Miró la quietud personalizada que cobraba vida a su alrededor. Las casas, ánimas de tejados de pizarra; los pisos vacíos, fantasmas de ventanas oscuras y fachadas descascarilladas; los coches, cadáveres metálicos bien aparcados en la acera, esperando poner en marcha sus calentadores y comenzar a andar, como muertos vivientes. Incluso las campanas de la iglesia de Saint John, antes tan ruidosas y estridentes, permanecían ahora mudas y mecidas débilmente por el furibundo viento. Parecía que en cualquier momento la ciudad despertaría y volvería a retornar inmediatamente a su actividad parsimoniosa; que el silencio mudo que reinaba sería roto por el estruendo de las bandas municipales que tocaban en verano al aire libre en todos los parques de la ciudad o a orillas del Penobscot durante el Festival Popular, cuando el paseo olía a pescado. Pero Patrick sabía que eso no era posible. La música en directo, por muy mala que fuera a veces, jamás volvería a retumbar en aquellos parques o en el río. Nadie volvería; no después de casi un año. Al igual que los miles de neoyorquinos que huían de la ciudad por el túnel Lincoln no abandonarían sus coches, que les sirvieron de sepultura, para volver a sus casas.
«Y aunque sea cruel, ¿de qué serviría?

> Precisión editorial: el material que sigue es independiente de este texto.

--- src/dlhpt_pkg.sv ---
// Shared types and constants of the downlink HARQ process table.
package dlhpt_pkg;

  // Field widths that the interface fixes.
  localparam int FUNC_W  = 2;
  localparam int RNTI_W  = 16;
  localparam int PID_W   = 4;
  localparam int RV_W    = 2;
  localparam int BYTES_W = 18;
  localparam int SLOT_W  = 14;
  localparam int SB_W    = 21;
  localparam int CNT_W   = 32;
  localparam int BITS_W  = 48;
  localparam int PCNT_W  = 5;
  localparam int ADDR_W  = 3;
  localparam int DATA_W  = 32;

  // The SI-RNTI selects the broadcast process.
  localparam logic [RNTI_W-1:0] SI_RNTI = 16'hFFFF;

  // Bytes to bits is a left shift by this amount.
  localparam int BYTE_SHIFT = 3;

  // Item function codes.
  typedef enum logic [FUNC_W-1:0] {
    FUNC_GRANT   = 2'd0,
    FUNC_RESULT  = 2'd1,
    FUNC_RESET   = 2'd2,
    FUNC_METRICS = 2'd3
  } func_t;

  // Register select, taken from address bit 2.
  typedef enum logic {
    REG_PROCESS_COUNT = 1'b0,
    REG_TEMP_CRNTI    = 1'b1
  } reg_sel_t;

  // Item as seen by the process table.
  typedef struct packed {
    logic              valid;
    func_t             func;
    logic [RNTI_W-1:0] rnti;
    logic [PID_W-1:0]  pid;
    logic              ndi;
    logic [RV_W-1:0]   rv;
    logic              ok;
    logic              payload;
  } table_req_t;

  // Decision that the process table returns for the current item.
  typedef struct packed {
    logic status;
    logic decode_enable;
    logic new_tx;
    logic duplicate;
    logic deliver;
    logic count_ok;
    logic count_fail;
  } verdict_t;

endpackage

--- src/dl_harq_process_table_top.sv ---
// Top level of the downlink HARQ process table.
//
// Input channel (in_*): one transfer carries a grant, a decode result, a
// reset of all processes or a read-and-clear of the metrics counters.
// Result channel (out_*): exactly one result transfer per input transfer,
// in order. Both channels use valid/stall; a transfer happens on a clock
// edge with valid high and stall low.
// An accepted item is held in the input register, where a single-entry flag
// lookup decides it, and its result is then shown from the result register.
// Throughput is one item per cycle while the receiver does not stall; the
// flags are updated as the item moves to the result register, so the
// following item already sees them.
// When the receiver stalls, the result register holds and the input
// register fills; in_stall then rises until the result is taken.
// Reset (rst_n low, synchronous) empties both registers, restores all
// process flags and counters, and sets process_count to MAX_PROCS.
// The APB-style port holds process_count (address 0) and temporary_crnti
// (address 4); it may be written only while idle; the block does not enforce it.
module dl_harq_process_table_top #(
  parameter int MAX_PROCS = 16
) (
  input  logic                          clk,
  input  logic                          rst_n,
  // Input channel
  input  logic                          in_valid,
  output logic                          in_stall,
  input  logic [dlhpt_pkg::FUNC_W-1:0]  in_func,
  input  logic [dlhpt_pkg::RNTI_W-1:0]  in_rnti,
  input  logic [dlhpt_pkg::PID_W-1:0]   in_process_id,
  input  logic                          in_new_data_flag,
  input  logic [dlhpt_pkg::RV_W-1:0]    in_redundancy_version,
  input  logic [dlhpt_pkg::BYTES_W-1:0] in_block_bytes,
  input  logic                          in_decode_ok,
  input  logic                          in_payload_present,
  input  logic [dlhpt_pkg::SLOT_W-1:0]  in_slot_index,
  // Result channel
  output logic                          out_valid,
  input  logic                          out_stall,
  output logic                          out_status,
  output logic                          out_decode_enable,
  output logic                          out_new_transmission,
  output logic [dlhpt_pkg::SB_W-1:0]    out_softbuffer_bits,
  output logic                          out_duplicate,
  output logic                          out_deliver_pdu,
  output logic [dlhpt_pkg::SLOT_W-1:0]  out_deliver_slot,
  output logic [dlhpt_pkg::CNT_W-1:0]   out_ok_count,
  output logic [dlhpt_pkg::CNT_W-1:0]   out_fail_count,
  output logic [dlhpt_pkg::BITS_W-1:0]  out_bit_count,
  // Configuration port
  input  logic                          psel,
  input  logic                          penable,
  input  logic                          pwrite,
  input  logic [dlhpt_pkg::ADDR_W-1:0]  paddr,
  input  logic [dlhpt_pkg::DATA_W-1:0]  pwdata,
  output logic [dlhpt_pkg::DATA_W-1:0]  prdata,
  output logic                          pready
);

  localparam int PC_W = $clog2(MAX_PROCS + 1);

  // Configuration registers.
  logic [PC_W-1:0]              process_count_r;
  logic [dlhpt_pkg::RNTI_W-1:0] temp_crnti_r;
  logic                         cfg_wr;
  logic                         cfg_clear;
  logic [dlhpt_pkg::PCNT_W-1:0] pc_wdata;
  dlhpt_pkg::reg_sel_t          reg_sel;

  // Input register.
  logic                          s1_valid_r;
  logic [dlhpt_pkg::FUNC_W-1:0]  s1_func_r;
  logic [dlhpt_pkg::RNTI_W-1:0]  s1_rnti_r;
  logic [dlhpt_pkg::PID_W-1:0]   s1_pid_r;
  logic                          s1_ndi_r;
  logic [dlhpt_pkg::RV_W-1:0]    s1_rv_r;
  logic [dlhpt_pkg::BYTES_W-1:0] s1_bytes_r;
  logic                          s1_ok_r;
  logic                          s1_payload_r;
  logic [dlhpt_pkg::SLOT_W-1:0]  s1_slot_r;

  // Result register.
  logic                          out_valid_r;
  logic                          status_r;
  logic                          decode_enable_r;
  logic                          new_tx_r;
  logic [dlhpt_pkg::SB_W-1:0]    sb_bits_r;
  logic                          duplicate_r;
  logic                          deliver_r;
  logic [dlhpt_pkg::SLOT_W-1:0]  deliver_slot_r;
  logic [dlhpt_pkg::CNT_W-1:0]   ok_count_r;
  logic [dlhpt_pkg::CNT_W-1:0]   fail_count_r;
  logic [dlhpt_pkg::BITS_W-1:0]  bit_count_r;

  logic                          in_take;
  logic                          adv;
  logic                          is_metrics;
  dlhpt_pkg::table_req_t         req;
  dlhpt_pkg::verdict_t           verdict;
  logic [dlhpt_pkg::SB_W-1:0]    sb_bits;
  logic [dlhpt_pkg::CNT_W-1:0]   ok_count;
  logic [dlhpt_pkg::CNT_W-1:0]   fail_count;
  logic [dlhpt_pkg::BITS_W-1:0]  bit_count;

  // Configuration writes; an out-of-range process count is ignored.
  assign pready    = 1'b1;
  assign cfg_wr    = psel && penable && pwrite && pready;
  assign reg_sel   = dlhpt_pkg::reg_sel_t'(paddr[2]);
  assign pc_wdata  = pwdata[dlhpt_pkg::PCNT_W-1:0];
  assign cfg_clear = cfg_wr && (reg_sel == dlhpt_pkg::REG_PROCESS_COUNT) &&
                     (pc_wdata != '0) && (int'(pc_wdata) <= MAX_PROCS);

  always_ff @(posedge clk) begin
    if (!rst_n) begin
      process_count_r <= PC_W'(MAX_PROCS);
      temp_crnti_r    <= '0;
    end else begin
      if (cfg_clear) begin
        process_count_r <= PC_W'(pc_wdata);
      end
      if (cfg_wr && (reg_sel == dlhpt_pkg::REG_TEMP_CRNTI)) begin
        temp_crnti_r <= pwdata[dlhpt_pkg::RNTI_W-1:0];
      end
    end
  end

  // Register read-back.
  always_comb begin
    case (reg_sel)
      dlhpt_pkg::REG_PROCESS_COUNT: prdata = dlhpt_pkg::DATA_W'(process_count_r);
      dlhpt_pkg::REG_TEMP_CRNTI:    prdata = dlhpt_pkg::DATA_W'(temp_crnti_r);
      default:                      prdata = '0;
    endcase
  end

  // Handshake: the item moves on when the result register is free or being taken.
  assign adv      = s1_valid_r && (!out_valid_r || !out_stall);
  assign in_stall = s1_valid_r && !adv;
  assign in_take  = in_valid && !in_stall;

  always_ff @(posedge clk) begin
    if (!rst_n) begin
      s1_valid_r <= 1'b0;
    end else if (in_take) begin
      s1_valid_r <= 1'b1;
    end else if (adv) begin
      s1_valid_r <= 1'b0;
    end
  end

  always_ff @(posedge clk) begin
    if (in_take) begin
      s1_func_r    <= in_func;
      s1_rnti_r    <= in_rnti;
      s1_pid_r     <= in_process_id;
      s1_ndi_r     <= in_new_data_flag;
      s1_rv_r      <= in_redundancy_version;
      s1_bytes_r   <= in_block_bytes;
      s1_ok_r      <= in_decode_ok;
      s1_payload_r <= in_payload_present;
      s1_slot_r    <= in_slot_index;
    end
  end

  // Process lookup and flag update.
  assign req.valid   = adv;
  assign req.func    = dlhpt_pkg::func_t'(s1_func_r);
  assign req.rnti    = s1_rnti_r;
  assign req.pid     = s1_pid_r;
  assign req.ndi     = s1_ndi_r;
  assign req.rv      = s1_rv_r;
  assign req.ok      = s1_ok_r;
  assign req.payload = s1_payload_r;

  dlhpt_proc_table #(
    .MAX_PROCS(MAX_PROCS)
  ) u_table (
    .clk             (clk),
    .rst_n           (rst_n),
    .req             (req),
    .process_count   (process_count_r),
    .temporary_crnti (temp_crnti_r),
    .cfg_clear       (cfg_clear),
    .verdict         (verdict)
  );

  // Statistics.
  assign sb_bits    = {s1_bytes_r, {dlhpt_pkg::BYTE_SHIFT{1'b0}}};
  assign is_metrics = (req.func == dlhpt_pkg::FUNC_METRICS);

  dlhpt_metrics u_metrics (
    .clk        (clk),
    .rst_n      (rst_n),
    .clear      (adv && is_metrics),
    .count_ok   (adv && verdict.count_ok),
    .count_fail (adv && verdict.count_fail),
    .add_bits   (sb_bits),
    .ok_count   (ok_count),
    .fail_count (fail_count),
    .bit_count  (bit_count)
  );

  // Result register.
  always_ff @(posedge clk) begin
    if (!rst_n) begin
      out_valid_r <= 1'b0;
    end else if (adv) begin
      out_valid_r <= 1'b1;
    end else if (!out_stall) begin
      out_valid_r <= 1'b0;
    end
  end

  always_ff @(posedge clk) begin
    if (adv) begin
      status_r        <= verdict.status;
      decode_enable_r <= verdict.decode_enable;
      new_tx_r        <= verdict.new_tx;
      sb_bits_r       <= verdict.new_tx ? sb_bits : '0;
      duplicate_r     <= verdict.duplicate;
      deliver_r       <= verdict.deliver;
      deliver_slot_r  <= verdict.deliver ? s1_slot_r : '0;
      ok_count_r      <= is_metrics ? ok_count : '0;
      fail_count_r    <= is_metrics ? fail_count : '0;
      bit_count_r     <= is_metrics ? bit_count : '0;
    end
  end

  assign out_valid            = out_valid_r;
  assign out_status           = status_r;
  assign out_decode_enable    = decode_enable_r;
  assign out_new_transmission = new_tx_r;
  assign out_softbuffer_bits  = sb_bits_r;
  assign out_duplicate        = duplicate_r;
  assign out_deliver_pdu      = deliver_r;
  assign out_deliver_slot     = deliver_slot_r;
  assign out_ok_count         = ok_count_r;
  assign out_fail_count       = fail_count_r;
  assign out_bit_count        = bit_count_r;

  // The input side only stalls while the input register holds an item.
  a_stall_needs_item: assert property (@(posedge clk) disable iff (!rst_n)
    in_stall |-> s1_valid_r)
    else $error("in_stall high with an empty input register");

  // An unconfigured process result carries no other decision.
  a_status_alone: assert property (@(posedge clk) disable iff (!rst_n)
    (out_valid && out_status) |->
      (!out_decode_enable && !out_duplicate && !out_deliver_pdu && !out_new_transmission))
    else $error("status result with other flags set");

  // A soft buffer reset always goes with decoding, and never with a duplicate.
  a_newtx_decodes: assert property (@(posedge clk) disable iff (!rst_n)
    (out_valid && out_new_transmission) |-> (out_decode_enable && !out_duplicate))
    else $error("new transmission without decode enable");

  // A metrics read leaves all counters cleared.
  a_metrics_clear: assert property (@(posedge clk) disable iff (!rst_n)
    (adv && is_metrics) |=> ((ok_count == '0) && (fail_count == '0) && (bit_count == '0)))
    else $error("counters not cleared after a metrics read");

endmodule

--- src/dlhpt_proc_table.sv ---
// Per-process HARQ flags, temporary C-RNTI tracking and the grant/result decision.
module dlhpt_proc_table #(
  parameter int MAX_PROCS = 16
) (
  input  logic                          clk,
  input  logic                          rst_n,
  input  dlhpt_pkg::table_req_t         req,
  input  logic [$clog2(MAX_PROCS+1)-1:0] process_count,
  input  logic [dlhpt_pkg::RNTI_W-1:0]  temporary_crnti,
  input  logic                          cfg_clear,
  output dlhpt_pkg::verdict_t           verdict
);

  localparam int PW = $clog2(MAX_PROCS + 1);

  // Entry MAX_PROCS is the broadcast process.
  logic [MAX_PROCS:0] ndi_r, ndi_nxt;
  logic [MAX_PROCS:0] first_r, first_nxt;
  logic [MAX_PROCS:0] acked_r, acked_nxt;
  logic [dlhpt_pkg::RNTI_W-1:0] last_temp_id_r, last_temp_id_nxt;

  logic          bcch;
  logic          unconf;
  logic [PW-1:0] p;
  logic          tc_hit;
  logic          toggled;
  logic          new_tx;
  logic          good_pdu;

  // Process lookup and the decision for the current item.
  assign bcch     = (req.rnti == dlhpt_pkg::SI_RNTI);
  assign unconf   = !bcch && ((int'(req.pid) >= int'(process_count)) ||
                              (int'(req.pid) >= MAX_PROCS));
  assign p        = bcch ? PW'(MAX_PROCS) : PW'(req.pid);
  assign tc_hit   = (req.rnti == temporary_crnti) && (last_temp_id_r != temporary_crnti);
  assign toggled  = (req.ndi != ndi_r[p]) || tc_hit;
  assign new_tx   = toggled || (bcch && (req.rv == '0)) || first_r[p];
  assign good_pdu = req.ok && req.payload;

  always_comb begin
    verdict = '0;
    if ((req.func == dlhpt_pkg::FUNC_GRANT) || (req.func == dlhpt_pkg::FUNC_RESULT)) begin
      if (unconf) begin
        verdict.status = 1'b1;
      end else if (req.func == dlhpt_pkg::FUNC_GRANT) begin
        verdict.new_tx        = new_tx;
        verdict.decode_enable = new_tx || !acked_r[p];
        verdict.duplicate     = !new_tx && acked_r[p];
      end else begin
        verdict.deliver    = good_pdu && !bcch && (req.rnti != temporary_crnti);
        verdict.count_ok   = good_pdu;
        verdict.count_fail = !good_pdu;
      end
    end
  end

  // Next state of the flags.
  always_comb begin
    ndi_nxt          = ndi_r;
    first_nxt        = first_r;
    acked_nxt        = acked_r;
    last_temp_id_nxt = last_temp_id_r;
    if (cfg_clear) begin
      for (int i = 0; i < MAX_PROCS; i++) begin
        ndi_nxt[i]   = 1'b0;
        first_nxt[i] = 1'b1;
        acked_nxt[i] = 1'b0;
      end
    end else if (req.valid) begin
      case (req.func)
        dlhpt_pkg::FUNC_RESET: begin
          for (int i = 0; i < MAX_PROCS; i++) begin
            if (i < int'(process_count)) begin
              ndi_nxt[i]   = 1'b0;
              first_nxt[i] = 1'b1;
            end
          end
          ndi_nxt[MAX_PROCS]   = 1'b0;
          first_nxt[MAX_PROCS] = 1'b1;
        end
        dlhpt_pkg::FUNC_GRANT: begin
          if (!unconf) begin
            if (tc_hit) begin
              last_temp_id_nxt = temporary_crnti;
            end
            if (new_tx) begin
              first_nxt[p] = 1'b0;
            end
            ndi_nxt[p] = req.ndi;
          end
        end
        dlhpt_pkg::FUNC_RESULT: begin
          if (!unconf) begin
            acked_nxt[p] = req.ok;
            // A good broadcast block restarts the broadcast process.
            if (good_pdu && bcch) begin
              ndi_nxt[p]   = 1'b0;
              first_nxt[p] = 1'b1;
            end
          end
        end
        default: begin
        end
      endcase
    end
  end

  // Flag storage.
  always_ff @(posedge clk) begin
    if (!rst_n) begin
      ndi_r          <= '0;
      first_r        <= '1;
      acked_r        <= '0;
      last_temp_id_r <= '0;
    end else begin
      ndi_r          <= ndi_nxt;
      first_r        <= first_nxt;
      acked_r        <= acked_nxt;
      last_temp_id_r <= last_temp_id_nxt;
    end
  end

endmodule

--- src/dlhpt_metrics.sv ---
// Decode statistics counters with read-and-clear.
module dlhpt_metrics (
  input  logic                         clk,
  input  logic                         rst_n,
  input  logic                         clear,
  input  logic                         count_ok,
  input  logic                         count_fail,
  input  logic [dlhpt_pkg::SB_W-1:0]   add_bits,
  output logic [dlhpt_pkg::CNT_W-1:0]  ok_count,
  output logic [dlhpt_pkg::CNT_W-1:0]  fail_count,
  output logic [dlhpt_pkg::BITS_W-1:0] bit_count
);

  logic [dlhpt_pkg::CNT_W-1:0]  ok_r, ok_nxt;
  logic [dlhpt_pkg::CNT_W-1:0]  fail_r, fail_nxt;
  logic [dlhpt_pkg::BITS_W-1:0] bits_r, bits_nxt;

  // Counters wrap at their widths; a read clears all three.
  always_comb begin
    ok_nxt   = ok_r;
    fail_nxt = fail_r;
    bits_nxt = bits_r;
    if (clear) begin
      ok_nxt   = '0;
      fail_nxt = '0;
      bits_nxt = '0;
    end else begin
      if (count_ok) begin
        ok_nxt   = ok_r + 1'b1;
        bits_nxt = bits_r + dlhpt_pkg::BITS_W'(add_bits);
      end
      if (count_fail) begin
        fail_nxt = fail_r + 1'b1;
      end
    end
  end

  always_ff @(posedge clk) begin
    if (!rst_n) begin
      ok_r   <= '0;
      fail_r <= '0;
      bits_r <= '0;
    end else begin
      ok_r   <= ok_nxt;
      fail_r <= fail_nxt;
      bits_r <= bits_nxt;
    end
  end

  assign ok_count   = ok_r;
  assign fail_count = fail_r;
  assign bit_count  = bits_r;

endmodule
--- config.mk ---
export PLATFORM = sky130hd
export DESIGN_NAME = dl_harq_process_table_top
export DESIGN_NICKNAME = d
export VERILOG_FILES = /design/src/dlhpt_pkg.sv /design/src/dl_harq_process_table_top.sv /design/src/dlhpt_proc_table.sv /design/src/dlhpt_metrics.sv
export SDC_FILE = /design/constraint.sdc
export NUM_CORES = 1
export LEC_CHECK = 0
export ABC_AREA = 1
export CAP_MARGIN = 20
export CORE_ASPECT_RATIO = 0.75
export CORE_MARGIN = 3
export CORE_UTILIZATION = 56
export CTS_CLUSTER_DIAMETER = 50
export DETAILED_ROUTE_END_ITERATION = 12
export DONT_BUFFER_PORTS = 1
export PLACE_DENSITY = 0.71
export SYNTH_ARGS = -nofsm -noshare
export SYNTH_HDL_FRONTEND = slang
export SYNTH_SLANG_ARGS = --single-unit
export TNS_END_PERCENT = 5
--- constraint.sdc ---
create_clock -name clk -period 21 [get_ports clk]
set_clock_uncertainty 0.15 [all_clocks]
set_input_delay 4.2 -clock clk [delete_from_list [all_inputs] [get_ports clk]]
set_output_delay 4.2 -clock clk [all_outputs]
set_load 0.01 [all_outputs]
; ---- After elaboration in Yosys (flattened, before gate mapping)
; Index checks and enable logic that the tools add are counted.
[totals]
register_bits = 413
inputBits = 101
[op_classes]
add_sub_neg = 3
order_cmp = 20
eq_ne = 29
muxes = 62
n_bitwise = 10
reduce_logical = 80
[ops]
columns = cell, n
row1 = $mux W17, 7
row2 = $reduce_and A7 Y1, 17
row3 = $pmux W17 S3, 2
row4 = $reduce_and A6 Y1, 17
row5 = $add A32 B1 Y32 const B, 2
row6 = $pmux W32 S2, 1
row7 = $add A48 B21 Y48, 1
row8 = $mux W1, 41
row9 = $lt A4 B5 Y1 const A, 8
row10 = $ne A2 B1 Y1 const B, 18
row11 = $and A17 B17 Y17, 2
row12 = $bwmux W17, 2
row13 = $ne A16 B16 Y1, 2
row14 = $logic_and A1 B1 Y1, 21
row15 = $lt A3 B5 Y1 const A, 4
row16 = $not A17 Y17, 1
row17 = $or A17 B17 Y17, 1
row18 = $eq A16 B16 Y1, 1
row19 = $eq A16 B16 Y1 const B, 1
row20 = $bmux W1 S5, 3
row21 = $mux W5, 3
row22 = $lt A1 B5 Y1 const A, 2
row23 = $lt A2 B5 Y1 const A, 2
row24 = $logic_not A1 Y1, 8
row25 = other kinds (22), 37

; ---- Longest topological paths before layout
[logic_depth]
ltp_word = 14
mapped_depth = 20

; ---- Cells and area by module
; A second synthesis with hierarchy kept.
[unflattened]
cells_unflattened = 2623
area_unflattened_um2 = 20454.6
[modules_own_cells]
columns = mod, instances, cells_each, area_each_um2, seq_area_each_um2
row1 = dl_harq_process_table_top, 1, 696, 8593.2, 6706.4
row2 = dlhpt_metrics, 1, 1176, 7163.1, 2242.2
row3 = dlhpt_proc_table, 1, 751, 4698.3, 1341.3

; ---- Least setup slack after synthesis
; Ideal clock, no wire load.
[synth_path]
path_kind = input to register
start = in out_stall
end = reg u_metrics.fail_r (netlist bit u_metrics.fail_count[22])
setup_ns = 0.114
arrival_ns = 12.255
required_ns = 20.736
setup_slack_ns = 8.481
stages = 12
path_cell_list = nand2_1 -> inv_1 -> nor2_1 -> nand3_4 -> nor2_4 -> nand2_1 -> nor2_4 -> nand2_1 -> nor3_2 -> nand3_1 -> nand2_1 -> nor2_1
[synth_via]
elab_chain_cells = 5
[synth_rtl]
columns = element, line_no
row1 = from (decl), dl_harq_process_table_top.sv:38  ; input logic out_stall,
row2 = $logic_not A1 Y1 *, -
row3 = $logic_or A1 B1 Y1 *, dl_harq_process_table_top.sv:136  ; assign adv = s1_valid_r && (!out_valid_r || !out_stall);
row4 = $logic_and A1 B1 Y1 *, dl_harq_process_table_top.sv:136
row5 = net adv, dl_harq_process_table_top.sv:95  ; logic adv;
row6 = $logic_and A1 B1 Y1, dl_harq_process_table_top.sv:193  ; .clear (adv && is_metrics),
row7 = $reduce_or A2 Y1 (no line), -
row8 = to (signal assigned), dlhpt_metrics.sv:45  ; fail_r <= fail_nxt;
row9 = to (decl), dlhpt_metrics.sv:15  ; logic [dlhpt_pkg::CNT_W-1:0] fail_r, fail_nxt;
; The timed path passes the listed nets; every way through them passes the cells marked *.
; A chain may end at the register's enable or synchronous reset.

; ---- Worst setup path after layout
[layout_path]
start = in paddr[2] (netlist name)
end = out prdata[2] (netlist name)
[layout_via]
elab_chain_cells = 2
[layout_rtl]
columns = element, line_no
row1 = from (decl), dl_harq_process_table_top.sv:53  ; input logic [dlhpt_pkg::ADDR_W-1:0] paddr,
row2 = $not A1 Y1, dl_harq_process_table_top.sv:128  ; case (reg_sel)
row3 = $pmux W32 S2 *, dl_harq_process_table_top.sv:128
row4 = to (decl), dl_harq_process_table_top.sv:55  ; output logic [dlhpt_pkg::DATA_W-1:0] prdata,
; Every way passes the cells marked *; elsewhere a longest branch is shown, timed or not. The select of a mux whose other input is x is not followed.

Si todo volviera a la normalidad, seguiríamos sin haber aprendido jodidamente nada», se dijo.
Mientras callejeaba por la ciudad, contemplado aquellos resquicios en los que la guerra se había dejado sentir más, imaginó Nueva York. Había estado allí cuando tenía veinte años, acompañando a su tío Charlie. El mayor putero de Bangor, según se rumoreaba. Y no se equivocaban. Su tío siempre tenía una frase con la que parecía solucionarlo todo cuando estaba metido en algún problema, y era: «¡Eh, Patrick, que yo siempre me lavo la polla en el lavabo después de mear!».

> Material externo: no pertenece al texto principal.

[src/sdt_ring.sv]
module sdt_ring
  import sdt_pkg::*;
#(
  parameter int RING_SLOTS = 17
) (
  input  logic                            clk,
  input  logic                            rst,
  input  ring_ctrl_t                      ctrl,
  output logic [$clog2(RING_SLOTS)-1:0]   slot,
  output logic [$clog2(RING_SLOTS+1)-1:0] fill
);

  localparam int RW = $clog2(RING_SLOTS);
  localparam int FW = $clog2(RING_SLOTS + 1);

  logic [RW-1:0] head;
  logic [RW-1:0] tail;
  logic [RW-1:0] head_inc;
  logic [RW-1:0] tail_inc;

  assign head_inc = (head == RW'(RING_SLOTS - 1)) ? '0 : head + RW'(1);
  assign tail_inc = (tail == RW'(RING_SLOTS - 1)) ? '0 : tail + RW'(1);
  assign slot = tail;

  always_ff @(posedge clk) begin
    if (rst || ctrl.clear) begin
      head <= '0;
      tail <= '0;
      fill <= '0;
    end else if (ctrl.claim) begin
      tail <= tail_inc;
      // A full ring drops its oldest slot.
      if (tail_inc == head) begin
        head <= head_inc;
      end
      if (fill < FW'(RING_SLOTS)) begin
        fill <= fill + FW'(1);
      end
    end
  end

endmodule

[config.mk]
export PLATFORM = sky130hd
export DESIGN_NAME = sdt_ring
export DESIGN_NICKNAME = d
export VERILOG_FILES = /design/src/sdt_pkg.sv /design/src/sdt_ring.sv
export SDC_FILE = /design/constraint.sdc
export NUM_CORES = 1
export LEC_CHECK = 0
export BUFFER_PORTS_ARGS = -buffer_cell sky130_fd_sc_hd__buf_2
export CAP_MARGIN = 20
export CORE_MARGIN = 2
export CORE_UTILIZATION = 23
export CTS_CLUSTER_SIZE = 16
export DETAILED_ROUTE_END_ITERATION = 16
export PLACE_DENSITY_LB_ADDON = 0.05
export SETUP_SLACK_MARGIN = 0.5
export SLEW_MARGIN = 30
export SYNTH_ARGS = -nofsm -noshare
export SYNTH_HDL_FRONTEND = slang
export SYNTH_SLANG_ARGS = --single-unit
[constraint.sdc]
create_clock -name clk -period 1.54 [get_ports clk]
set_input_delay 0.385 -clock clk [delete_from_list [all_inputs] [get_ports clk]]
set_output_delay 0.385 -clock clk [all_outputs]
set_load 0.01 [all_outputs]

Su tío Charlie fue de los primeros en morir en los bombardeos.
Durante su estancia en la Gran manzana se dijo a sí mismo que no había ciudad más cosmopolita y cargada de vitalidad que Nueva York, y que con razón se la llamaba «la ciudad que nunca duerme». Creyó que no habría sitio inigualable a Times Square, con sus miles de almas paseando por calles de neón, riendo, llorando, discutiendo o simplemente embelesadas como él ante la inmensa jungla de asfalto que se abría ante ellos, con rascacielos tan altos que ver el manto de estrellas durante la noche era tan imposible como que las alas de Ícaro hubiesen funcionado.
Vio también a camellos traficando con droga en la esquina de Broadway, y a viandantes negociando con las prostitutas que tomaban la Séptima avenida cuando la policía hacía la vista gorda. Los chulos las vigilaban mientras las esperaban en sus llamativos coches y no dudaban en apalearlas si notaban que sus putas escondían algo de dinero en el coño.
Puro espíritu de Nueva York.
Después de la guerra biológica, a la Gran manzana se la podría haber llamado «la ciudad de los árboles de ramas rotas» por los miles de brazos alzados, con dedos encrespados en manos arrugadas, que mirarían al cielo en una mueca de horror absoluto, suplicando para que los neones de Broadway volvieran a encenderse una vez más en Manhattan, sólo una vez más.